Fast forward to shift change, 7 AM.

I let the charge nurse know that this is my first day on the unit and she asks me:

“Have you had any orientation?”

“No.”

She rolled her eyes and continued trying to figure out the assignments for the day. Welcome to agency nursing.

So I was assigned one really sick patient, on two pressors, probably going to die, with a crazy family that was not dealing well with the situation. The other patient was a paralytic receiving a bowel prep for possible endoscopy. This is my worst nightmare of a two patient assignment – One patient unstable on pressors, the other patient stable and awake enough to know that they are lying in shit and the nurse doesn’t have time to come and clean them up every 30 minutes because her other patient is to unstable.

After getting report on both patients, my head started spinning. I didn’t even know how to get into the computer system and look at my patient’s orders. It’s true that I took an online course a couple weeks ago but I had never actually gone into the system and learned how to use it. Meanwhile, there were worse things. Patient #1 was alarming because her BP was 80’s over 30’s. SHIT. Her vasopressin had run dry, or better yet, the night nurse left me with an empty bag of vasopressin. Okay, so I didn’t know how to work these IV pumps at all but I managed how to figure out how to program a few more cc’s into until I could figure out where the hell the vasopressin was. I asked the charge nurse. She stopped what she was doing and went to mix me some. Okay, so I go back to figuring out what to do next and my spinning head turned into pure unadulterated panic. I didn’t know what I was doing, I didn’t know how to use any of the equipment, and I couldn’t even get into the computer. SHIT.

I started thinking about something I learned in nursing school, which was that you should never accept an assignment that wasn’t safe, and this assignment was starting to look pretty darn unsafe to me. So I told the charge nurse, “Look. I’m feeling completely overwhelmed.

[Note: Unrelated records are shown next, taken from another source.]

==> flow/design.v <==
module mem_stage(input clk, input mem_read, mem_write, input [31:0] addr, write_data, output reg [31:0] read_data);
    reg [31:0] memory [0:255];
    always @(posedge clk) begin
        if (mem_write)
            memory[addr >> 2] <= write_data;
        if (mem_read)
            read_data <= memory[addr >> 2];
    end
endmodule
==> flow/run.sh <==
#!/bin/bash
# OpenROAD 26Q1-2900-gdf79404cd8, Yosys 0.63+post, stock flow scripts
make -C /OpenROAD-flow-scripts/flow DESIGN_CONFIG=/design/flow/config.mk WORK_HOME=/design/flow/orfs finish
==> flow/config.mk <==
export PLATFORM = sky130hd
export DESIGN_NAME = mem_stage
export DESIGN_NICKNAME = mem_stage
export VERILOG_FILES = /design/flow/design.v
export SDC_FILE = /design/flow/constraint.sdc
export NUM_CORES = 4
export LEC_CHECK = 1
export CORE_UTILIZATION = 40
export SYNTH_MEMORY_MAX_BITS = 65536
==> flow/constraint.sdc <==
current_design mem_stage

set clk_period 66.6
set clk_io_pct 0.2

create_clock -name clk0 -period $clk_period [get_ports {clk}]

set non_clock_inputs [all_inputs -no_clocks]
set_input_delay [expr $clk_period * $clk_io_pct] -clock clk0 $non_clock_inputs
set_output_delay [expr $clk_period * $clk_io_pct] -clock clk0 [all_outputs]
==> run_results.csv <==
group,metric,value,unit
run_status,status,"finished clean",
critical_path,crit_required,67.29,ns
timing,setup_violations,0,
clock_tree,clk_root_buffer_cell,"clkbuf_16",
floorplanning,fp_util,40.2,%
grt,overflow,0,
placed_design,io_buffer_count,74,
timing,timing.final.crit_share,29.9,%
critical_path,worst-path-buf-inv,8,
timing,whs,1.08,ns
yosys,yosys_area,309000,um2
routing,routed_wl,858000,um
yosys,ys_types,21,
clock_tree,cts_max_level,6,
power,max-vdd-ir-drop,36.3,uV
routing,postRouteAntennaNets,0,
critical_path,crit_family,"buffers and inverters",
grt,grtUsageTotal,24.5,%
grt,grt_max_degree,91,
yosys,async_flop_share,0,%
clock_tree,clk_pin_slew,0.06,ns
clock_tree,cts-resized-gates,0,
cells_and_area,drive_gt1_share,29.8,%
clock_tree,cts.sink_count,8224,
critical_path,slowest_stage,"o41ai_2",
cells_and_area,syn2layout_area_growth,14.5,%
timing,worst_slack,46.69,ns
yosys,yosysWarnings,1,
clock_tree,holdBufCountCts,0,
floorplanning,pin_count,99,
timing,slew_violations,0,
routing,drc,0,
timing,fmax,50.2,MHz
power,p_leak,107,nW
timing,tightest_slew,1.30,ns
critical_path,crit_chain,"buf_16 > buf_4 > buf_4 > buf_4 > buf_4 > buf_4 > buf_4 > buf_4 > mux4_2 > a22oi_1 > a21oi_1 > o41ai_2 > nand4_1",
yosys,ys_seq_share,79.8,%
timing,finClkSkew,0.0398,ns
routing,viasPerCell,5.82,
timing,grt_setup_unrepaired,"false",
timing,tns,0,ns
floorplanning,core-area,770000,um2
clock_tree,cts_tree,"yes",
cells_and_area,final_cells,24900,
placed_design,dp_cells,23400,
cells_and_area,n_fill_cell,61900,
clock_tree,cts_max_path_buffers,4,
floorplanning,die_w,881,um
clock_tree,cts_buffers,800,
timing,hold_violations,0,
critical_path,path_common_cell,"buf_4",
clock_tree,clk_latency,1.19,ns
yosys,syn-cell-area,309000,um2
clock_tree,post_cts_buffers,0,
critical_path,critPathMaxFanout,86,
hold_path,hold_path.class,"flop to flop",
yosys,ys_cells,13100,
job,cap_violations,0,
yosys,ff_type,"edfxtp_1",
power,power.total,10.5,mW
timing,fin_crit,19.91,ns
job,tool_warnings,50,
floorplanning,chip_area,777000,um2
yosys,syn_avg_cell_area,23.6,um2
grt,antenna_found_initial,42,
power,power.density,29.7,nW/um2
routing,vias,145000,
routing,drtIter0Drc,9693,
routing,first_pass_iters,6,
critical_path,crit_type,"input port to flop",
placed_design,gp_congestion,0.898,
critical_path,start_kind,"input port",
yosys,synthCells,13100,
grt,grt_pass1_wl,1200000,um
critical_path,arrival,20.59,ns
floorplanning,num_rows,322,
critical_path,critPathCaptureType,"flop",
placed_design,post-dp-hpwl,492000,um
timing,slew_headroom,12.5,%
placed_design,pre_cts_slack,45.49,ns
critical_path,critPathMaxStageDelay,0.98,ns
routing,wire_per_inst,34.4,um
yosys,synth-edff-count,8224,
grt,grt_pass1_vias,161000,
yosys,synth-seq-cells,8224,
floorplanning,fp.dieH,881,um
==> cell families (layout without fill, tap and decap cells) <==
family | Yosys count | in the layout | synth area share (%)
flip-flops | 8224 | 8224 | 79.8
multiplexers | 2048 | 2048 | 14.9
AND-OR/OR-AND | 1664 | 1664 | 3.68
buffers and inverters | 797 | 2395 | 1.09
AND/OR/NAND/NOR | 354 | 354 | 0.488
other | 0 | 32 | 0
==> metrics by stage <==
step | area, um2 | utilization, %
final | 354000 | 46.0
after global routing | 354000 | 46.0
after CTS | 354000 | 46.0
after detailed placement | 329000 | 42.8
after global placement | 329000 | 42.8
after floorplan | 309000 | -
==> final timing paths <==
check / start / endpoint / slack [ns] / depth (start not counted)
worst max-delay path: addr[3] / read_data[18]$_DFFE_PP_ / 46.69 / 13
worst min-delay path: memory[131][30]$_DFFE_PP_ / read_data[30]$_DFFE_PP_ / 1.08 / 5
worst min register to register: memory[131][30]$_DFFE_PP_ / read_data[30]$_DFFE_PP_ / 1.08 / 5
worst max register to register: memory[91][10]$_DFFE_PP_ / read_data[10]$_DFFE_PP_ / 62.72 / 5
==> area by class of cell <==
class	count	area [um2]	share of cell area, %
flip-flops and latches	8224	247000	69.8
clock buffers	1013	21000	5.93
diodes	32	80.1	0.0226
well taps	10200	12800	3.61
clock inverters	434	3680	1.04
multi-input cells	4066	61800	17.5
repair buffers	947	7750	2.19
inverters	1	3.75	0.00106
==> flip-flops by register name (all words and copies together) (netlist names) <==
name / cells
memory: 8192
read_data: 32
==> cells in the final DEF (no fill, tap or decap), types with 7 or more instances in the layout <==
master,instances
clkinv_1,195
a21oi_1,512
o41ai_1,43
nor3_2,30
buf_12,21
nand2_2,8
clkbuf_16,808
edfxtp_1,8224
buf_8,32
nand2_4,8
nand4_1,32
inv_16,7
bufinv_16,45
diode_2,32
clkbuf_1,205
nand2_1,12
a22oi_1,1024
clkinv_8,19
nand3_4,8
mux4_2,2048
clkinv_16,8
clkinv_2,129
inv_6,20
clkinvlp_4,8
clkdlybuf4s50_1,40
buf_4,852
o41ai_2,80
nor2_4,228
==> where the power goes <==
part / internal, mW / total, mW / switching [mW]
clock network: 2.40 / 4.31 / 1.91
registers: 5.71 / 5.71 / 0.00507
logic: 0.167 / 0.506 / 0.339
==> metal layers <==
layer  vias up  routed length, um  global-route usage, %
met5         -               2250                   2.16
met4        56              41600                   8.37
met3      1446             173000                   21.8
met2     10500             400000                   35.3
met1     73900             242000                   26.0
li1      59000                  -                      -
==> worst reg2reg max path, cell delays in order, from the launching register on <==
cell,delay (ns)
edfxtp_1,0.36
mux4_2,0.46
a22oi_1,0.37
a21oi_1,0.33
o41ai_1,1.11
nand4_1,0.75
==> cell usage after synthesis (2+ instances only) <==
master       n  area [um2]
a22oi_1   1024        7690
nand2_1     28         105
nor2_1     232         871
clkbuf_1   498        1870
buf_2      209        1050
edfxtp_1  8224      247000
nand3_1     13        65.1
buf_1       64         240
buf_6        4        45.0
and2_1       3        18.8
buf_4       21         158
o41ai_1    128        1120
nor2b_1      7        43.8
a21oi_1    512        2560
mux4_2    2048       46100
nand2b_1     6        37.5
or2_2        2        12.5
nor3_1      30         150
nand4_1     32         200
Power figures rest on the tool's default switching activity, not on a simulated workload.
==> /design/flow/design.v <==
module branch_predictor(input [31:0] pc, input branch_taken, input update, output reg predict_taken);
    reg [1:0] predictor_table [0:255];  
    wire [7:0] index = pc[9:2];
    always @(*) begin
        predict_taken = predictor_table[index][1];
    end
    always @(posedge update) begin
        if (branch_taken && predictor_table[index] != 2'b11)
            predictor_table[index] = predictor_table[index] + 1;
        else if (!branch_taken && predictor_table[index] != 2'b00)
            predictor_table[index] = predictor_table[index] - 1;
    end
endmodule
==> /design/flow/run.sh <==
#!/bin/bash
# OpenROAD 26Q1-2900-gdf79404cd8, Yosys 0.63+post, stock flow scripts
make -C /OpenROAD-flow-scripts/flow DESIGN_CONFIG=/design/flow/config.mk WORK_HOME=/design/flow/orfs finish
==> /design/flow/config.mk <==
export PLATFORM = sky130hd
export DESIGN_NAME = branch_predictor
export DESIGN_NICKNAME = branch_predictor
export VERILOG_FILES = /design/flow/design.v
export SDC_FILE = /design/flow/constraint.sdc
export NUM_CORES = 4
export LEC_CHECK = 1
export CORE_UTILIZATION = 50
==> /design/flow/constraint.sdc <==
current_design branch_predictor

set clk_period 61.4
set clk_io_pct 0.2

create_clock -name clk0 -period $clk_period [get_ports {update}]

set non_clock_inputs [all_inputs -no_clocks]
set_input_delay [expr $clk_period * $clk_io_pct] -clock clk0 $non_clock_inputs
set_output_delay [expr $clk_period * $clk_io_pct] -clock clk0 [all_outputs]
==> flow_summary.json <==
{
  "synth_area_mm2": 0.0251,
  "grt_max_degree": 155,
  "area_growth_pct": 12.1,
  "setup_viol": 0,
  "initialDrtViolationCount": 2842,
  "hp-class": "flip-flop to flip-flop",
  "cts_root_buffer": "clkbuf_16",
  "gp_congestion": 1.16,
  "placed_cells": 2664,
  "drv_slew": 0,
  "yosys_most_used_dff": "edfxtp_1",
  "ys_warn_count": 2,
  "core_util_floorplan_pct": 51.0,
  "grt_pass1_vias": 22276,
  "swShare_pct": 29.9,
  "vdd_drop_max_mv": 0.0248,
  "p_seq_share_pct": 46.1,
  "drive_gt1_share_pct": 16.0,
  "critPathMaxStageDelay_ns": 0.82,
  "drc": 0,
  "yosys.cell_types.count": 90,
  "critPathKind": "input pin to output pin",
  "status": "complete, no violations",
  "startpoint_type": "input pin",
  "port_buffers": 10,
  "switching_power_mw": 0.295,
  "finalHoldViolations": 0,
  "clockBufferDepth": 3,
  "dr.pass1.iters": 8,
  "fin_skew_ns": 0.0314,
  "fp.dieArea_mm2": 0.0511,
  "p_comb_share_pct": 17.4,
  "ys_seq_share_pct": 61.3,
  "post_cts_buffers": 0,
  "largest_reg_flops": 512,
  "slew_headroom_pct": 7.82,
  "worst_path_most_repeated_cell": "buf_4",
  "routed_wl_um": 134000,
  "period_needed_ns": 29.46,
  "die_w_um": 226,
  "final.period_utilization_pct": 48.0,
  "yosys_area_mm2": 0.0251,
  "worst_pin_slew_ns": 1.38,
  "final_cell_count_no_fill": 2774,
  "grt_overflow": 0,
  "avgSynthCellArea_um2": 12.1,
  "cp_slowest_cell": "and4b_1",
  "p_clk_share_pct": 36.6,
  "p_leak_nw": 8.61,
  "clk_pin_slew_ns": 0.06,
  "p_int_mw": 0.691,
  "vias": 22222,
  "htreeDepth": 2,
  "die_y_um": 226,
  "track_usage_pct": 58.4,
  "dpl.hpwl_um": 86700,
  "yosysCellCount": 2076,
  "avgRoutedWirePerCell_um": 48.3,
  "antenna_found_initial": 9,
  "fin_tns_setup_ns": 0,
  "core_mm2": 0.0493,
  "syn_inst": 2076,
  "grt_pass1_wl_um": 181000,
  "antenna_left": 0,
  "hold_buffers": 0,
  "pwr_density_cell_mw_per_mm2": 35.0,
  "clkLatencyLatePin_ns": 0.65,
  "ios": 35,
  "cts_resized": 0,
  "cp.required_ns": 49.12,
  "final_common_cell": "edfxtp_1",
  "final_core_util_pct": 57.1,
  "grt_setup_unrepaired": "false",
  "worst_ep_arrival_time_ns": 17.18,
  "clkSinkCount": 512,
  "mostFrequentLayoutCells": "edfxtp_1, nor3_1, buf_4, nand3_1, a22oi_1",
  "ys.flops": 512,
  "critPathMaxFanout": 45,
  "via_per_inst": 8.01,
  "cts_buffers": 55,
  "rows": 81,
  "cts_tree": "done",
  "crit_path_end_kind": "output pin",
  "tool_warnings": 53,
  "max_freq_ghz": 0.0339,
  "cap_viol_max_count": 0,
  "async_reset_ff_share_pct": 0,
  "edf_count": 512,
  "path_cells": "buf_4 > buf_4 > buf_4 > and4b_1 > a22oi_1 > a21oi_1 > a2111oi_1 > buf_4 > o2111ai_1 > nor4_4 > a31oi_4 > clkdlybuf4s50_1"
}
==> worst max-delay path: cells and delay by family <==
kind            cells  cell delay (ns)
compound gates      5             1.50
buf+inv             5             2.39
simple gates        2             0.93
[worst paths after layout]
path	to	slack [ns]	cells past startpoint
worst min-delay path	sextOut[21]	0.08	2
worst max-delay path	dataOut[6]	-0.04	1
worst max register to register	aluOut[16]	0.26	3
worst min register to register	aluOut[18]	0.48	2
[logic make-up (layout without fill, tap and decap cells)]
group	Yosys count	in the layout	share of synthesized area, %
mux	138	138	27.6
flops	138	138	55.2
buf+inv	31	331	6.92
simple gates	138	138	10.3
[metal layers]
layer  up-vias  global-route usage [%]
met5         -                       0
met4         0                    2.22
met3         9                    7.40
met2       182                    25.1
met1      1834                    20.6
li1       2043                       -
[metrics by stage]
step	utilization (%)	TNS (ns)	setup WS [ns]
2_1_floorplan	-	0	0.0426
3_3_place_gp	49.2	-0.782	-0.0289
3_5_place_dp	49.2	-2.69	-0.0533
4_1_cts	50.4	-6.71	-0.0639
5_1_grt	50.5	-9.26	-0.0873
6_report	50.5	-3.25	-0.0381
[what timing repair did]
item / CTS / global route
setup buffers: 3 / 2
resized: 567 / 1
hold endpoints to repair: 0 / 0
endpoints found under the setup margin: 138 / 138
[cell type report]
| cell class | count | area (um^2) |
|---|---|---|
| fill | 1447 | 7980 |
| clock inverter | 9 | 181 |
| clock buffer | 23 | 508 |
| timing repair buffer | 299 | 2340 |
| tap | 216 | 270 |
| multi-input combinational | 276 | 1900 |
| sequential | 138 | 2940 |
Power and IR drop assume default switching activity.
--- ./design.v ---
module RegisterFile(clk, rst, wrtEn, wrtEnOut, wrtR, dIn, dr, sr1, sr2, sr1Out, sr2Out, busy1, busy2, forward1, forward2);
	parameter BIT_WIDTH = 32;
	parameter REG_WIDTH = 4;
	parameter REG_SIZE = (1 << REG_WIDTH);
	input clk, wrtEn, wrtEnOut, rst;
	input [BIT_WIDTH - 1 : 0] dIn;
	input [REG_WIDTH - 1 : 0] wrtR, dr, sr1, sr2;
	output busy1, busy2, forward1, forward2;
	output [BIT_WIDTH - 1 : 0] sr1Out, sr2Out;
	reg [BIT_WIDTH - 1 : 0] regs [0 : REG_SIZE - 1];
	reg busy [0 : REG_SIZE - 1];
	always @(posedge clk) begin
		if (wrtEnOut) begin
			regs[dr] <= dIn;
			busy[dr] <= 0;
		end
		if(wrtEn) begin
			busy[wrtR] <= rst ? 1'b0 : 1'b1;
		end
	end
	assign sr1Out = regs[sr1];
	assign sr2Out = regs[sr2];
	assign busy1 = busy[sr1];
	assign busy2 = busy[sr2];
	assign forward1 = busy[sr1] && (dr == sr1) ? 1'b1 : 1'b0;
	assign forward2 = busy[sr2] && (dr == sr2) ? 1'b1 : 1'b0;
endmodule
### /design/flow/run.sh
#!/bin/bash
# OpenROAD 26Q1-2900-gdf79404cd8, Yosys 0.63+post, stock flow scripts
make -C /OpenROAD-flow-scripts/flow DESIGN_CONFIG=/design/flow/config.mk WORK_HOME=/design/flow/orfs finish
### /design/flow/config.mk
export PLATFORM = sky130hd
export DESIGN_NAME = ALU
export DESIGN_NICKNAME = ALU
export VERILOG_FILES = /design/flow/design.v
export SDC_FILE = /design/flow/constraint.sdc
export NUM_CORES = 4
export LEC_CHECK = 1
export CORE_UTILIZATION = 30
### /design/flow/constraint.sdc
current_design ALU

set clk_period 11.3
set clk_io_pct 0.2

create_clock -name clk0 -period $clk_period

set non_clock_inputs [all_inputs -no_clocks]
set_input_delay [expr $clk_period * $clk_io_pct] -clock clk0 $non_clock_inputs
set_output_delay [expr $clk_period * $clk_io_pct] -clock clk0 [all_outputs]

I don’t know how to use any of the equipment.”

She said, “Well, this is how agency nurses are supposed to work.”

“Nonetheless, I don’t feel like I can handle this assignment without any orientation.”

So she asked if I wanted to go home. And the minute it was offered I said, YES. Oh how I desperately wanted to go home. It was easy enough. I called my shift supervisor and the shift supervisor for the hospital and told both of them that I couldn’t handle the assignment. The charge nurse reassigned my patients, I gave report to the other nurses and left.

Walking to my car, I felt about as lowly as a human being could feel and there were two things that made it worse. When I reported off to one of the nurses, he refused to make eye contact with me while I was giving report. It was like I could feel him seething with disrespect for me because I was abandoning my assignment.

Then I called my husband from the car. I was almost in tears and I needed to talk to someone right away. His reaction? Silence. Just plain silence. Which was not what I needed to hear at all.

So then I spent the next week feeling I feel like I was under a blanket of failure, not knowing what to do about it. I only started to feel better a week later when I ran into one of my nurse friends from the MICU. I told her what had happened. She told me that I have to insist on an orientation and if the hospital didn’t want to give it, then I shouldn’t accept the assignment. How right she was. The terrible thing was that I had accepted the assignment out of sheer financial desperation (so you can begin to imagine why there was silence from my husband.)

I am now very carefully starting to plan my next career move, and you can bet it will not be a decision arising out of desperation.